WHAT IS REQUIRED:
Search the records for lines with the word "above" and copy each match.
### DATA TO EXAMINE
## config.mk

```make
export PLATFORM = sky130hd
export DESIGN_NAME = nco_bank_flat
export DESIGN_NICKNAME = d
export VERILOG_FILES = /design/src/rtl/nco_bank_if.sv /design/src/rtl/nco_bank.sv /design/src/flat_wrapper.sv
export SDC_FILE = /design/constraint.sdc
export NUM_CORES = 1
export LEC_CHECK = 0
export CAP_MARGIN = 20
export CELL_PAD_IN_SITES_DETAIL_PLACEMENT = 1
export CELL_PAD_IN_SITES_GLOBAL_PLACEMENT = 1
export CORE_MARGIN = 2
export CORE_UTILIZATION = 36
export DETAILED_ROUTE_END_ITERATION = 10
export PLACE_DENSITY = 0.64
export SLEW_MARGIN = 20
export SYNTH_ARGS = -nofsm -noshare
export SYNTH_HDL_FRONTEND = slang
export SYNTH_SLANG_ARGS = --single-unit
```

## constraint.sdc

```tcl
create_clock -name sys_clk -period 4.05 [get_ports sys_clk]
set_clock_uncertainty 0.05 [all_clocks]
set_input_delay 0.81 -clock sys_clk [delete_from_list [all_inputs] [get_ports sys_clk]]
set_output_delay 0.81 -clock sys_clk [all_outputs]
set_load 0.005 [all_outputs]
```
File: src/rtl/bus_timeout_counter.sv
// Cycle counter bounding WAIT/FLASH residency; expired_o flags the cycle that
// reaches TIMEOUT_CYCLES so the controller can force completion on that edge.
module bus_timeout_counter
  import bus_map_pkg::*;
#(
  parameter int TIMEOUT_CYCLES = 255
) (
  input  logic clk,
  input  logic reset,
  input  logic clear_i,
  input  logic enable_i,
  output logic expired_o
);

  localparam int W = $clog2(TIMEOUT_CYCLES + 1);

  logic [W-1:0] cnt_q;

  assign expired_o = enable_i && (cnt_q == W'(TIMEOUT_CYCLES - 1));

  always_ff @(posedge clk) begin
    if (reset || clear_i)
      cnt_q <= '0;
    else if (enable_i && cnt_q != W'(TIMEOUT_CYCLES))
      cnt_q <= cnt_q + 1'b1;
  end

endmodule

File: src/rtl/bus_wait_controller.sv
// Generates cpu_mem_ready for every CPU bus access: per-region wait states,
// flash read handshake, timeout, and a sticky fault flag with latched address.
module bus_wait_controller
  import bus_map_pkg::*;
#(
  parameter int RAM_WAIT       = 0,
  parameter int VDP_WAIT       = 1,
  parameter int STATUS_WAIT    = 0,
  parameter int DSP_WAIT       = 1,
  parameter int PAD_WAIT       = 0,
  parameter int COP_WAIT       = 0,
  parameter int BOOT_WAIT      = 0,
  parameter int TIMEOUT_CYCLES = 255
) (
  input  logic        clk,
  input  logic        reset,
  input  logic        cpu_mem_valid,
  input  logic [19:0] cpu_address,
  input  logic [3:0]  cpu_wstrb,
  input  logic        flash_read_ready,
  input  logic        bus_fault_ack,
  output logic        cpu_mem_ready,
  output logic        busy,
  output logic        bus_fault,
  output logic [19:0] fault_address
);

  localparam logic [7:0][3:0] WAITS = {4'd0, 4'(BOOT_WAIT), 4'(COP_WAIT), 4'(PAD_WAIT),
                                       4'(DSP_WAIT), 4'(STATUS_WAIT), 4'(VDP_WAIT),
                                       4'(RAM_WAIT)};

  bus_state_e  state_q, state_d;
  logic [3:0]  wcnt_q, wcnt_d;
  logic [19:0] addr_q, addr_d;
  logic        ready_q;
  logic        fault_q, fault_d;
  logic [19:0] fault_addr_q, fault_addr_d;
  logic        fault_set;
  logic        expired;
  logic [3:0]  wait_n;
  logic        in_wait;

  assign wait_n  = region_wait(cpu_address[18:16], WAITS);
  assign in_wait = (state_q == ST_WAIT) || (state_q == ST_FLASH);

  bus_timeout_counter #(.TIMEOUT_CYCLES(TIMEOUT_CYCLES)) u_timeout (
    .clk      (clk),
    .reset    (reset),
    .clear_i  (!in_wait),
    .enable_i (in_wait),
    .expired_o(expired)
  );

  always_comb begin
    state_d   = state_q;
    wcnt_d    = wcnt_q;
    addr_d    = addr_q;
    fault_set = 1'b0;
    unique case (state_q)
      ST_IDLE: if (cpu_mem_valid) begin
        addr_d = cpu_address;
        if (cpu_address[FLASH_BIT]) begin
          if (|cpu_wstrb) begin
            fault_set = 1'b1;
            state_d   = ST_DONE;
          end else begin
            state_d = ST_FLASH;
          end
        end else if (cpu_address[18:16] == REGION_UNMAPPED) begin
          fault_set = 1'b1;
          state_d   = ST_DONE;
        end else if (wait_n == 4'd0) begin
          state_d = ST_DONE;
        end else begin
          wcnt_d  = wait_n;
          state_d = ST_WAIT;
        end
      end
      // A dropped valid abandons the access silently; normal completion beats timeout.
      ST_WAIT: begin
        wcnt_d = wcnt_q - 4'd1;
        if (!cpu_mem_valid)    state_d = ST_IDLE;
        else if (wcnt_q == 4'd1) state_d = ST_DONE;
        else if (expired) begin
          fault_set = 1'b1;
          state_d   = ST_DONE;
        end
      end
      ST_FLASH: begin
        if (!cpu_mem_valid)        state_d = ST_IDLE;
        else if (flash_read_ready) state_d = ST_DONE;
        else if (expired) begin
          fault_set = 1'b1;
          state_d   = ST_DONE;
        end
      end
      ST_DONE: state_d = ST_IDLE;
      default: state_d = ST_IDLE;
    endcase
  end

  // New fault outranks a same-cycle acknowledge.
  always_comb begin
    fault_d      = fault_q;
    fault_addr_d = fault_addr_q;
    if (fault_set) begin
      fault_d      = 1'b1;
      fault_addr_d = addr_d;
    end else if (bus_fault_ack) begin
      fault_d = 1'b0;
    end
  end

  always_ff @(posedge clk) begin
    if (reset) begin
      state_q      <= ST_IDLE;
      wcnt_q       <= '0;
      addr_q       <= '0;
      ready_q      <= 1'b0;
      fault_q      <= 1'b0;
      fault_addr_q <= '0;
    end else begin
      state_q      <= state_d;
      wcnt_q       <= wcnt_d;
      addr_q       <= addr_d;
      ready_q      <= (state_d == ST_DONE);
      fault_q      <= fault_d;
      fault_addr_q <= fault_addr_d;
    end
  end

  assign cpu_mem_ready = ready_q;
  assign busy          = (state_q != ST_IDLE);
  assign bus_fault     = fault_q;
  assign fault_address = fault_addr_q;

endmodule
`config.mk`:
```
export PLATFORM = sky130hd
export DESIGN_NAME = morse_player
export DESIGN_NICKNAME = d
export VERILOG_FILES = /design/src/rtl/morse_player.sv
export SDC_FILE = /design/constraint.sdc
export NUM_CORES = 1
export LEC_CHECK = 0
export ABC_AREA = 1
export BUFFER_PORTS_ARGS = -buffer_cell sky130_fd_sc_hd__buf_2
export CAP_MARGIN = 10
export CORE_MARGIN = 5
export CORE_UTILIZATION = 30
export CTS_CLUSTER_SIZE = 25
export DETAILED_ROUTE_END_ITERATION = 8
export GPL_TIMING_DRIVEN = 0
export PLACE_DENSITY = 0.45
export SLEW_MARGIN = 20
export SYNTH_ARGS = -nofsm -noshare
export SYNTH_HDL_FRONTEND = slang
export SYNTH_SLANG_ARGS = --single-unit
```
`constraint.sdc`:
```
create_clock -name clock -period 1.45 [get_ports clock]
set_input_delay 0.145 -clock clock [delete_from_list [all_inputs] [get_ports clock]]
set_output_delay 0.145 -clock clock [all_outputs]
set_load 0.05 [all_outputs]
```
===== src/rtl/stall_flush_sequencer.sv =====
// ID-stage pipeline sequencer: turns hazard, branch and halt requests into PC / IF/ID / ID/EX
// controls, counts out granted 2-cycle stalls and keeps a saturating stalled-cycle counter.
module stall_flush_sequencer #(
    parameter int CNT_W = 16
) (
    input  logic             clk,
    input  logic             rst_n,
    input  logic             Stall,
    input  logic             StallWrite,
    input  logic             LoadUseStall,
    input  logic             BranchTaken,
    input  logic             Hlt,
    input  logic             StatClr,
    output logic             PC_Wr,
    output logic             IFID_Wr,
    output logic             IFID_Flush,
    output logic             IDEX_Bubble,
    output logic             Busy,
    output logic             Halted,
    output logic [CNT_W-1:0] StallCycles
);

    // state  | meaning
    // RUN    | normal flow; requests are decoded combinationally each cycle
    // STALL  | sequencer-owned stall cycles after a granted 2-cycle stall, rem = cycles left - 1
    // HALTED | core stopped after HLT; only reset leaves
    typedef enum logic [1:0] {
        RUN    = 2'd0,
        STALL  = 2'd1,
        HALTED = 2'd2
    } state_t;

    state_t state;
    logic   rem;

    // Inputs at X/Z must read as deasserted, so only a clean 1 counts.
    logic stall_req, two_cycle, branch_req, halt_req, clr_req;
    assign stall_req  = (Stall === 1'b1) || (LoadUseStall === 1'b1);
    assign two_cycle  = (Stall === 1'b1) && (StallWrite === 1'b1);
    assign branch_req = (BranchTaken === 1'b1);
    assign halt_req   = (Hlt === 1'b1);
    assign clr_req    = (StatClr === 1'b1);

    always_comb begin
        PC_Wr       = 1'b1;
        IFID_Wr     = 1'b1;
        IFID_Flush  = 1'b0;
        IDEX_Bubble = 1'b0;
        Busy        = 1'b0;
        if (!rst_n) begin
            PC_Wr       = 1'b0;
            IFID_Wr     = 1'b0;
            IFID_Flush  = 1'b1;
            IDEX_Bubble = 1'b1;
        end else begin
            case (state)
                RUN: begin
                    if (stall_req) begin
                        PC_Wr       = 1'b0;
                        IFID_Wr     = 1'b0;
                        IDEX_Bubble = 1'b1;
                        Busy        = 1'b1;
                    end else if (branch_req) begin
                        IFID_Flush = 1'b1;
                    end else if (halt_req) begin
                        PC_Wr   = 1'b0;
                        IFID_Wr = 1'b0;
                    end
                end
                STALL: begin
                    PC_Wr       = 1'b0;
                    IFID_Wr     = 1'b0;
                    IDEX_Bubble = 1'b1;
                    Busy        = 1'b1;
                end
                default: begin
                    PC_Wr       = 1'b0;
                    IFID_Wr     = 1'b0;
                    IDEX_Bubble = 1'b1;
                end
            endcase
        end
    end

    always_ff @(posedge clk or negedge rst_n) begin
        if (!rst_n) begin
            state  <= RUN;
            rem    <= 1'b0;
            Halted <= 1'b0;
        end else begin
            case (state)
                RUN: begin
                    if (stall_req) begin
                        if (two_cycle) begin
                            state <= STALL;
                            rem   <= 1'b0;
                        end
                    end else if (!branch_req && halt_req) begin
                        state  <= HALTED;
                        Halted <= 1'b1;
                    end
                end
                STALL: begin
                    if (rem == 1'b0) state <= RUN;
                    else             rem   <= rem - 1'b1;
                end
                HALTED: state <= HALTED;
                default: state <= RUN;
            endcase
        end
    end

    // Clear beats increment; the counter sticks at all-ones rather than wrapping.
    always_ff @(posedge clk or negedge rst_n) begin
        if (!rst_n) begin
            StallCycles <= '0;
        end else if (clr_req) begin
            StallCycles <= '0;
        end else if (Busy && (StallCycles != {CNT_W{1'b1}})) begin
            StallCycles <= StallCycles + CNT_W'(1);
        end
    end

endmodule


===== config.mk =====
export PLATFORM = sky130hd
export DESIGN_NAME = stall_flush_sequencer
export DESIGN_NICKNAME = d
export VERILOG_FILES = /design/src/rtl/stall_flush_sequencer.sv
export SDC_FILE = /design/constraint.sdc
export NUM_CORES = 1
export LEC_CHECK = 0
export BUFFER_PORTS_ARGS = -buffer_cell sky130_fd_sc_hd__buf_2
export CORE_ASPECT_RATIO = 0.75
export CORE_MARGIN = 2
export CORE_UTILIZATION = 55
export CTS_CLUSTER_DIAMETER = 80
export DETAILED_ROUTE_END_ITERATION = 6
export HOLD_SLACK_MARGIN = 0.06
export MAX_ROUTING_LAYER = met4
export PLACE_DENSITY = 0.84
export SYNTH_ARGS = -nofsm -noshare
export SYNTH_HDL_FRONTEND = slang
export SYNTH_SLANG_ARGS = --single-unit

===== constraint.sdc =====
create_clock -name clk -period 4.1 [get_ports clk]
set_clock_uncertainty 0.2 [all_clocks]
set_input_delay 0.205 -clock clk [delete_from_list [all_inputs] [get_ports clk]]
set_output_delay 0.205 -clock clk [all_outputs]
set_load 0.05 [all_outputs]
### config.mk
export PLATFORM = sky130hd
export DESIGN_NAME = md_seq_ctrl
export DESIGN_NICKNAME = d
export VERILOG_FILES = /design/src/rtl/md_ctrl_pkg.sv /design/src/rtl/md_lat_counter.sv /design/src/rtl/md_seq_ctrl.sv
export SDC_FILE = /design/constraint.sdc
export NUM_CORES = 1
export LEC_CHECK = 0
export CAP_MARGIN = 20
export CORE_MARGIN = 1.5
export CORE_UTILIZATION = 30
export CTS_BUF_LIST = sky130_fd_sc_hd__clkbuf_4 sky130_fd_sc_hd__clkbuf_8
export DETAILED_ROUTE_END_ITERATION = 10
export PLACE_DENSITY_LB_ADDON = 0.15
export SYNTH_ARGS = -nofsm -noshare
export SYNTH_HDL_FRONTEND = slang
export SYNTH_SLANG_ARGS = --single-unit
### constraint.sdc
create_clock -name clk -period 4.6 [get_ports clk]
set_input_delay 0.69 -clock clk [delete_from_list [all_inputs] [get_ports clk]]
set_output_delay 0.69 -clock clk [all_outputs]
set_load 0.01 [all_outputs]
### src/rtl/lfsr_share_ctrl.sv
`default_nettype none
// ============================================================================
// Module   : lfsr_share_ctrl
// Brief    : Seeds one external LFSR, discards a warm-up run, then shares its
//            output one word per clock among NREQ round-robin requesters.
//            Optional macro LFSR_SHARE_ZERO_GUARD_EN adds an all-zero guard.
// Revision : 1.0  initial release
// ============================================================================
module lfsr_share_ctrl #(
    parameter int               NREQ   = 4,
    parameter int               WIDTH  = 32,
    parameter logic [WIDTH-1:0] SEED   = 32'h1232_4a6f,
    parameter int               WARMUP = 8
) (
    input  logic             clk,
    input  logic             reset,
    input  logic [NREQ-1:0]  req,
    output logic [NREQ-1:0]  gnt,
    output logic [WIDTH-1:0] data,
    output logic             data_valid,
    input  logic             reseed_req,
    input  logic [WIDTH-1:0] reseed_seed,
    output logic             busy,
    input  logic [WIDTH-1:0] lfsr_num,
    output logic [WIDTH-1:0] lfsr_seed,
    output logic             lfsr_write,
    output logic             zero_err
);

    localparam int              IDXW     = (NREQ > 1) ? $clog2(NREQ) : 1;
    localparam logic [IDXW-1:0] LAST_RST = IDXW'(NREQ - 1);
    localparam logic [7:0]      CNT_INIT = 8'(WARMUP);

    typedef enum logic [1:0] {
        ST_SEED   = 2'd0,
        ST_WARMUP = 2'd1,
        ST_SERVE  = 2'd2
    } state_t;

    state_t           r_state, w_stateNext;
    logic [7:0]       r_cnt, w_cntNext;
    logic [WIDTH-1:0] r_seed, w_seedNext;
    logic [NREQ-1:0]  r_gnt, w_gntNext;
    logic [WIDTH-1:0] r_data, w_dataNext;
    logic             r_dataValid, w_validNext;
    logic [IDXW-1:0]  r_lastGrant, w_lastNext;

    logic             w_serve;
    logic             w_found;
    logic [IDXW-1:0]  w_pick;
    logic [IDXW-1:0]  w_cand;
    int               w_idx;

    // Round-robin search starting just above the last granted requester.
    always_comb begin
        w_found = 1'b0;
        w_pick  = r_lastGrant;
        w_idx   = 0;
        w_cand  = '0;
        for (int i = 1; i <= NREQ; i++) begin
            w_idx  = (int'(r_lastGrant) + i) % NREQ;
            w_cand = IDXW'(w_idx);
            if (!w_found && req[w_cand]) begin
                w_found = 1'b1;
                w_pick  = w_cand;
            end
        end
    end

`ifdef LFSR_SHARE_ZERO_GUARD_EN
    logic r_zeroErr;
    logic w_zeroHit;
`endif

    always_comb begin
        w_stateNext = r_state;
        w_cntNext   = r_cnt;
        w_seedNext  = r_seed;
        w_gntNext   = '0;
        w_validNext = 1'b0;
        w_dataNext  = r_data;
        w_lastNext  = r_lastGrant;
        w_serve     = 1'b0;
`ifdef LFSR_SHARE_ZERO_GUARD_EN
        w_zeroHit   = 1'b0;
`endif
        case (r_state)
            ST_SEED: begin
                w_stateNext = ST_WARMUP;
                w_cntNext   = CNT_INIT;
            end
            // The last warm-up cycle already serves, so the first grant and
            // the falling edge of busy land on the same clock edge.
            ST_WARMUP: begin
                if (r_cnt <= 8'd1) begin
                    w_stateNext = ST_SERVE;
                    w_serve     = 1'b1;
                end else begin
                    w_cntNext = r_cnt - 8'd1;
                end
            end
            ST_SERVE: w_serve = 1'b1;
            default:  w_stateNext = ST_SEED;
        endcase

`ifdef LFSR_SHARE_ZERO_GUARD_EN
        if (w_serve && (lfsr_num == '0)) begin
            w_zeroHit   = 1'b1;
            w_serve     = 1'b0;
            w_stateNext = ST_SEED;
            w_seedNext  = SEED;
        end
`endif

        if (w_serve && w_found) begin
            w_gntNext   = {{(NREQ-1){1'b0}}, 1'b1} << w_pick;
            w_validNext = 1'b1;
            w_dataNext  = lfsr_num;
            w_lastNext  = w_pick;
        end

        // Reseed pre-empts any grant decided above.
        if (reseed_req) begin
            w_stateNext = ST_SEED;
            w_seedNext  = (reseed_seed == '0) ? SEED : reseed_seed;
            w_gntNext   = '0;
            w_validNext = 1'b0;
            w_dataNext  = r_data;
            w_lastNext  = r_lastGrant;
        end
    end

    always_ff @(posedge clk) begin
        if (reset) begin
            r_state     <= ST_SEED;
            r_cnt       <= CNT_INIT;
            r_seed      <= SEED;
            r_gnt       <= '0;
            r_data      <= '0;
            r_dataValid <= 1'b0;
            r_lastGrant <= LAST_RST;
        end else begin
            r_state     <= w_stateNext;
            r_cnt       <= w_cntNext;
            r_seed      <= w_seedNext;
            r_gnt       <= w_gntNext;
            r_data      <= w_dataNext;
            r_dataValid <= w_validNext;
            r_lastGrant <= w_lastNext;
        end
    end

`ifdef LFSR_SHARE_ZERO_GUARD_EN
    always_ff @(posedge clk) begin
        if (reset) begin
            r_zeroErr <= 1'b0;
        end else if (w_zeroHit) begin
            r_zeroErr <= 1'b1;
        end
    end
    assign zero_err = r_zeroErr;
`else
    assign zero_err = 1'b0;
`endif

    assign gnt        = r_gnt;
    assign data       = r_data;
    assign data_valid = r_dataValid;
    assign busy       = (r_state != ST_SERVE);
    assign lfsr_write = (r_state == ST_SEED);
    assign lfsr_seed  = r_seed;

endmodule
`default_nettype wire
######
EXERCISE RESULT:
    // Round-robin search starting just above the last granted requester.
        // Reseed pre-empts any grant decided above.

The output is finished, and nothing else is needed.